High-Speed Manipulation of Microobjects Using an Automated Two-Fingered Microhand for 3D Microassembly

Micromachines 2020, 11(5), 534; https://doi.org/10.3390/mi11050534
by Eunhye Kim 1,*, Masaru Kojima 1,*, Yasushi Mae 2 and Tatsuo Arai 3,4
Reviewer 1: Anonymous
Reviewer 2: Anonymous
Micromachines 2020, 11(5), 534; https://doi.org/10.3390/mi11050534
Submission received: 2 May 2020 / Revised: 19 May 2020 / Accepted: 22 May 2020 / Published: 24 May 2020
(This article belongs to the Special Issue Microrobotics for Biological, Biomedical, and Surgical Applications)

Round 1

Reviewer 1 Report

The paper by KiM and et al titled "High-speed Manipulation of Microobjects by using 3 Automated Two-fingered Microhand for 3D 4 Microassembly " is well written  with nice results. Before it can be accepted  for publication, I really have several concerns.

First of all, I think the author made a mistake about the name of their university, "Beijin" should be " Beijing". Also, please check your main text carefully. The writing  of this paper need more efforts.

Secondly,   the paper  is lack of scientific story. the organization is messy with  17 figures. It looks like a application note for company product. I suggest that the author can combine them to several figures to show the outline of your paper clearly.

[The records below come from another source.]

**src/rtl/core_pkg.sv**
```systemverilog
// Shared definitions for the single-cycle RISC-V core:
// branch encodings, exception causes, PC FSM states and ALU select codes.
package core_pkg;

    localparam logic [2:0] F3_BEQ = 3'b000;
    localparam logic [2:0] F3_BNE = 3'b001;
    localparam logic [2:0] F3_BLT = 3'b100;
    localparam logic [2:0] F3_BGE = 3'b101;

    localparam logic [1:0] CAUSE_NONE     = 2'b00;
    localparam logic [1:0] CAUSE_MISALIGN = 2'b01;
    localparam logic [1:0] CAUSE_ILLEGAL  = 2'b10;

    localparam logic [3:0] ALU_SEL_ADD = 4'b0010;
    localparam logic [3:0] ALU_SEL_SUB = 4'b0110;
    localparam logic [3:0] ALU_SEL_SLT = 4'b0111;

    typedef enum logic [1:0] {
        ST_RUN  = 2'b00,
        ST_TRAP = 2'b01,
        ST_HALT = 2'b10
    } pc_state_e;

endpackage

```
**src/rtl/branch_resolve.sv**
```systemverilog
// Combinational branch condition: maps Funct3 and ALU flags to
// taken / illegal.
module branch_resolve
    import core_pkg::*;
(
    input  logic [2:0] Funct3,
    input  logic       Zero,
    input  logic       Alu_Lsb,
    output logic       taken,
    output logic       illegal
);

    always_comb begin
        taken   = 1'b0;
        illegal = 1'b0;
        unique case (Funct3)
            F3_BEQ:  taken = Zero;
            F3_BNE:  taken = ~Zero;
            F3_BLT:  taken = Alu_Lsb;
            F3_BGE:  taken = ~Alu_Lsb;
            // ALU has no unsigned compare, so BLTU/BGEU are rejected too
            default: illegal = 1'b1;
        endcase
    end

endmodule

```
**src/rtl/pc_unit.sv**
```systemverilog
// Program counter, next-PC select, trap/halt FSM and retired-instruction
// counter of the single-cycle core.
module pc_unit
    import core_pkg::*;
#(
    parameter logic [31:0] RESET_PC = 32'h0000_0000,
    parameter logic [31:0] TRAP_VEC = 32'h0000_0100
) (
    input  logic        clk,
    input  logic        reset,
    input  logic        Stall,
    input  logic        Branch,
    input  logic [2:0]  Funct3,
    input  logic        Jump,
    input  logic        Jalr,
    input  logic [31:0] Imm,
    input  logic [31:0] ALU_Out,
    input  logic        Zero,
    output logic [31:0] PC,
    output logic [31:0] PC_Plus4,
    output logic [31:0] Epc,
    output logic [1:0]  Cause,
    output logic        Trap_Taken,
    output logic        Halted,
    output logic [63:0] Instret
);

    pc_state_e   state_q, state_d;
    logic [31:0] pc_q, pc_d;
    logic [31:0] epc_q, epc_d;
    logic [1:0]  cause_q, cause_d;
    logic [63:0] instret_q, instret_d;

    logic        br_taken, br_illegal;
    logic        redirect, illegal, misalign, fault;
    logic [31:0] next_pc, target;
    logic [1:0]  fault_cause;

    branch_resolve u_branch_resolve (
        .Funct3  (Funct3),
        .Zero    (Zero),
        .Alu_Lsb (ALU_Out[0]),
        .taken   (br_taken),
        .illegal (br_illegal)
    );

    always_comb begin
        target   = pc_q + Imm;
        redirect = 1'b1;
        if (Jalr) begin
            target = ALU_Out & ~32'h1;
        end else if (Jump) begin
            target = pc_q + Imm;
        end else if (Branch && br_taken) begin
            target = pc_q + Imm;
        end else begin
            redirect = 1'b0;
        end
        next_pc     = redirect ? target : pc_q + 32'd4;
        illegal     = Branch && br_illegal;
        misalign    = redirect && (target[1:0] != 2'b00);
        fault       = illegal || misalign;
        fault_cause = illegal ? CAUSE_ILLEGAL : CAUSE_MISALIGN;
    end

    always_comb begin
        state_d   = state_q;
        pc_d      = pc_q;
        epc_d     = epc_q;
        cause_d   = cause_q;
        instret_d = instret_q;
        if (!Stall) begin
            unique case (state_q)
                ST_RUN, ST_TRAP: begin
                    if (fault) begin
                        epc_d   = pc_q;
                        cause_d = fault_cause;
                        if (state_q == ST_RUN) begin
                            pc_d    = TRAP_VEC;
                            state_d = ST_TRAP;
                        end else begin
                            state_d = ST_HALT;
                        end
                    end else begin
                        pc_d      = next_pc;
                        instret_d = instret_q + 64'd1;
                        state_d   = ST_RUN;
                    end
                end
                default: ;
            endcase
        end
    end

    always_ff @(posedge clk) begin
        if (reset) begin
            state_q   <= ST_RUN;
            pc_q      <= RESET_PC;
            epc_q     <= 32'h0;
            cause_q   <= CAUSE_NONE;
            instret_q <= 64'h0;
        end else begin
            state_q   <= state_d;
            pc_q      <= pc_d;
            epc_q     <= epc_d;
            cause_q   <= cause_d;
            instret_q <= instret_d;
        end
    end

    assign PC         = pc_q;
    assign PC_Plus4   = pc_q + 32'd4;
    assign Epc        = epc_q;
    assign Cause      = cause_q;
    assign Trap_Taken = (state_q == ST_TRAP);
    assign Halted     = (state_q == ST_HALT);
    assign Instret    = instret_q;

endmodule

```
**config.mk**
```make
export PLATFORM = sky130hd
export DESIGN_NAME = pc_unit
export DESIGN_NICKNAME = d
export VERILOG_FILES = /design/src/rtl/core_pkg.sv /design/src/rtl/branch_resolve.sv /design/src/rtl/pc_unit.sv
export SDC_FILE = /design/constraint.sdc
export NUM_CORES = 1
export LEC_CHECK = 0
export ABC_AREA = 1
export CAP_MARGIN = 20
export CORE_MARGIN = 4
export CORE_UTILIZATION = 55
export CTS_CLUSTER_DIAMETER = 40
export DETAILED_ROUTE_END_ITERATION = 10
export DONT_BUFFER_PORTS = 1
export PLACE_DENSITY_LB_ADDON = 0.15
export RECOVER_POWER = 50
export SETUP_SLACK_MARGIN = 0.05
export SYNTH_ARGS = -nofsm -noshare
export SYNTH_HDL_FRONTEND = slang
export SYNTH_SLANG_ARGS = --single-unit
```
**constraint.sdc**
```tcl
create_clock -name clk -period 5.6 [get_ports clk]
set_input_delay 0.84 -clock clk [delete_from_list [all_inputs] [get_ports clk]]
set_output_delay 0.84 -clock clk [all_outputs]
set_load 0.02 [all_outputs]
```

Finally, Maybe  more quantitatively analysis  is needed . For example, does different size  beads will have different speed?Is there any limit on the beads size?

 

Author Response

We are very much thankful to the reviewers for their deep and thorough review. We have revised our present research paper in the light of their useful suggestions and comments. We hope our revision has improved the paper to a level of their satisfaction. Number wise answers to their specific comments are as follows.

Comment 1: First of all, I think the author made a mistake about the name of their university, "Beijin" should be "Beijing". Also, please check your main text carefully. The writing of this paper need more efforts.

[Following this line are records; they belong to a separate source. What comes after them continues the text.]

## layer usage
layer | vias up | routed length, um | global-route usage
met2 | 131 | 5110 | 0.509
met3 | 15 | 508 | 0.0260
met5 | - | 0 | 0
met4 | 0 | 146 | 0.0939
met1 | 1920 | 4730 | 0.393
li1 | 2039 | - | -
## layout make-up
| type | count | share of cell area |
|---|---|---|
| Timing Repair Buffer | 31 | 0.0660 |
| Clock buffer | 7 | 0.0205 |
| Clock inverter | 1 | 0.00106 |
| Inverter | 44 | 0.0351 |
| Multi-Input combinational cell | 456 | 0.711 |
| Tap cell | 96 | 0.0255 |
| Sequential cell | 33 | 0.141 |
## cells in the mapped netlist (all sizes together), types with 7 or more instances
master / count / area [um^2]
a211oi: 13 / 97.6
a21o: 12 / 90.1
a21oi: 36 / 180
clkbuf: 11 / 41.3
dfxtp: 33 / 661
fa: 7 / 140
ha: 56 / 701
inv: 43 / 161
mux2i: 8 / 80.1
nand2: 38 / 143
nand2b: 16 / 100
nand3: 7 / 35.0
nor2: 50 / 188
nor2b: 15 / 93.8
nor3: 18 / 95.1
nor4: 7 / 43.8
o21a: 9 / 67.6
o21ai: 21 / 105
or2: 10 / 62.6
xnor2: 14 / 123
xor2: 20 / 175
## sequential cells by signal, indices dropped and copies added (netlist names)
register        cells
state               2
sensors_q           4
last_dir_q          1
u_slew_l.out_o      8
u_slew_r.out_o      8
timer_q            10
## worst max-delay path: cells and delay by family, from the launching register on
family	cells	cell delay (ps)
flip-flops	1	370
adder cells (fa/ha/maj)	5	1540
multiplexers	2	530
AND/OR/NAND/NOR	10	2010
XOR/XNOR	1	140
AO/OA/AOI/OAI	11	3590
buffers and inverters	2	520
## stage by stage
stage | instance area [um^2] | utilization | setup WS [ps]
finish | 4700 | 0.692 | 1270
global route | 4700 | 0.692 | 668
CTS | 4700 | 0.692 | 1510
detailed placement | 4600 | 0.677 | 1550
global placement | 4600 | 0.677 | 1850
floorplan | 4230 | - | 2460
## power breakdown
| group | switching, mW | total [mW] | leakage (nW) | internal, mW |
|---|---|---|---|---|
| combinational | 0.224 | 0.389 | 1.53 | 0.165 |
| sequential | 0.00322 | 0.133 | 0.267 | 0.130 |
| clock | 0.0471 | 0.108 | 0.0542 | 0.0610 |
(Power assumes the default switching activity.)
$ cat src/rtl/irq_gen_pkg.sv
// -----------------------------------------------------------------------------
// irq_gen_pkg
// Shared types and constants for the external-interrupt stimulus generator
// (irq_trigger_gen and its per-channel FSM irq_gen_channel).
//   ch_state_e       : per-channel FSM state
//   MODE_LEVEL/PULSE : channel assertion mode
//   ACK_ADDR_DEFAULT : default acknowledge word address
//   word_match()     : compare two byte addresses at word granularity
// -----------------------------------------------------------------------------
package irq_gen_pkg;

    typedef enum logic [2:0] {
        ST_IDLE   = 3'd0,
        ST_ARMED  = 3'd1,
        ST_WAIT   = 3'd2,
        ST_ASSERT = 3'd3,
        ST_LEAVE  = 3'd4
    } ch_state_e;

    localparam logic MODE_LEVEL = 1'b0;
    localparam logic MODE_PULSE = 1'b1;

    localparam logic [31:0] ACK_ADDR_DEFAULT = 32'h0000_7F20;

    // Byte-offset bits are irrelevant for both trigger PCs and the ack store.
    function automatic logic word_match(input logic [31:0] a, input logic [31:0] b);
        return (a & ~32'h3) == (b & ~32'h3);
    endfunction

endpackage

$ cat src/rtl/irq_gen_channel.sv
// -----------------------------------------------------------------------------
// irq_gen_channel
// One interrupt channel: waits for its trigger PC, counts out the programmed
// delay, asserts its request (level until ack, or a fixed-length pulse), then
// re-arms only after the PC has moved off the trigger address.
// Optional macro IRQ_GEN_LOG_EN: print a line on each assertion and ack-clear.
// Ports:
//   clk, reset    : clock, synchronous active-high reset
//   cfg_sel_i     : configuration write addressed to this channel
//   cfg_pc_i      : trigger PC (bits [1:0] ignored)
//   cfg_count_i   : fires before retiring, 0 = disabled
//   cfg_delay_i   : cycles from match to assertion
//   cfg_mode_i    : MODE_LEVEL / MODE_PULSE
//   pc_i          : CPU architectural PC
//   ack_i         : acknowledge store seen this cycle
//   irq_o         : registered request
//   fire_o        : this edge enters ASSERT (feeds the shared fire counter)
// -----------------------------------------------------------------------------
module irq_gen_channel
    import irq_gen_pkg::*;
#(
    parameter int CH_IDX    = 0,
    parameter int PULSE_LEN = 3,
    parameter int CNT_W     = 8
) (
    input  logic             clk,
    input  logic             reset,
    input  logic             cfg_sel_i,
    input  logic [31:0]      cfg_pc_i,
    input  logic [CNT_W-1:0] cfg_count_i,
    input  logic [CNT_W-1:0] cfg_delay_i,
    input  logic             cfg_mode_i,
    input  logic [31:0]      pc_i,
    input  logic             ack_i,
    output logic             irq_o,
    output logic             fire_o
);

    // Pulse counter holds PULSE_LEN-1 down to 0.
    localparam int PW = (PULSE_LEN > 1) ? $clog2(PULSE_LEN) : 1;

    ch_state_e        state_q;
    logic [31:0]      trig_pc_q;
    logic [CNT_W-1:0] count_q;
    logic [CNT_W-1:0] delay_q;
    logic [CNT_W-1:0] dly_q;
    logic [PW-1:0]    pcnt_q;
    logic             mode_q;
    logic             irq_q;

    logic pc_hit;
    assign pc_hit = word_match(pc_i, trig_pc_q);

    // A config write on the entry edge overrides the transition into ASSERT.
    assign fire_o = (state_q == ST_WAIT) && (dly_q == '0) && !cfg_sel_i;
    assign irq_o  = irq_q;

    // NOTE: all state uses non-blocking assignments so every channel and the
    // top-level counters see the same pre-edge values.
    always_ff @(posedge clk) begin
        if (reset) begin
            state_q   <= ST_IDLE;
            trig_pc_q <= '0;
            count_q   <= '0;
            delay_q   <= '0;
            dly_q     <= '0;
            pcnt_q    <= '0;
            mode_q    <= MODE_LEVEL;
            irq_q     <= 1'b0;
        end else if (cfg_sel_i) begin
            trig_pc_q <= cfg_pc_i;
            count_q   <= cfg_count_i;
            delay_q   <= cfg_delay_i;
            mode_q    <= cfg_mode_i;
            irq_q     <= 1'b0;
            state_q   <= (cfg_count_i != '0) ? ST_ARMED : ST_IDLE;
        end else begin
            case (state_q)
                ST_IDLE: ;
                ST_ARMED: begin
                    if (pc_hit) begin
                        dly_q   <= delay_q;
                        state_q <= ST_WAIT;
                    end
                end
                ST_WAIT: begin
                    if (dly_q == '0) begin
                        state_q <= ST_ASSERT;
                        irq_q   <= 1'b1;
                        count_q <= count_q - CNT_W'(1);
                        pcnt_q  <= PW'(PULSE_LEN - 1);
`ifdef IRQ_GEN_LOG_EN
                        $display("#interrupt@%0d pc=%h t=%0t", CH_IDX, trig_pc_q, $time);
`endif
                    end else begin
                        dly_q <= dly_q - CNT_W'(1);
                    end
                end
                ST_ASSERT: begin
                    if (mode_q == MODE_PULSE) begin
                        if (pcnt_q == '0) begin
                            state_q <= ST_LEAVE;
                            irq_q   <= 1'b0;
                        end else begin
                            pcnt_q <= pcnt_q - PW'(1);
                        end
                    end else if (ack_i) begin
                        state_q <= ST_LEAVE;
                        irq_q   <= 1'b0;
`ifdef IRQ_GEN_LOG_EN
                        $display("#ack@%0d", CH_IDX);
`endif
                    end
                end
                ST_LEAVE: begin
                    // Hold off re-arming while the CPU is still on the trigger PC.
                    if (count_q == '0) begin
                        state_q <= ST_IDLE;
                    end else if (!pc_hit) begin
                        state_q <= ST_ARMED;
                    end
                end
                default: state_q <= ST_IDLE;
            endcase
        end
    end

endmodule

Response: We changed the mistake from Beijin to Beijing. In addition, we checked our main text carefully.

 

Comment 2: Secondly, the paper is lack of scientific story. the organization is messy with 17 figures. It looks like a application note for company product. I suggest that the author can combine them to several figures to show the outline of your paper clearly.

Response: We combined several figures to show the outline of our paper clearly (Figure 1 and 2, Figure 7 and 8, Figure 9 and 10 and, Figure 13 and 14). Finally, we reduced the figure from 17 to 13 (including one additional figure).   

2.1 System for micromanipulation, Figure 1 (combine Figure 1 and 2)

2.2.4. Releasing and Precise Positioning of Objects, Figure 6 (combine Figure 7 and 8) and Figure 7 (combine Figure 9 and 10)  

3.2.1. Error Recovery for Assembling Objects, Figure 11 (combine Figure 13 and 14)

 

Comment 3: Finally, Maybe more quantitatively analysis is needed. For example, does different size  beads will have different speed? Is there any limit on the beads size?

Response: We compared the manipulation speed of two microbeads, 55 µm and 100 µm microbeads, in section 3.1. For this, we also added one figure and changed the table 2. Our manipulation method can manipulate 10-120 µm microbeads (line 125). However, in this research, we focused on 80-120 µm microbeads for our target, NIH3T3 spheroid. Thus, we also add explanation of the target object in line 24 and 52.  

3.1. Automated Manipulation of an Object, line 320 – 355

Abstract, line 24

 Finally, we succeed in assembling 80 - 120 μm of microbeads and 23 spheroids integrated by NIH3T3 cells.

Introduction, line 51

The target of this research is 100 µm spheroids composed by NIH3T3 cells.   

Introduction, line 112

5) manipulation of NIH3T3 spheroids for tissue engineering.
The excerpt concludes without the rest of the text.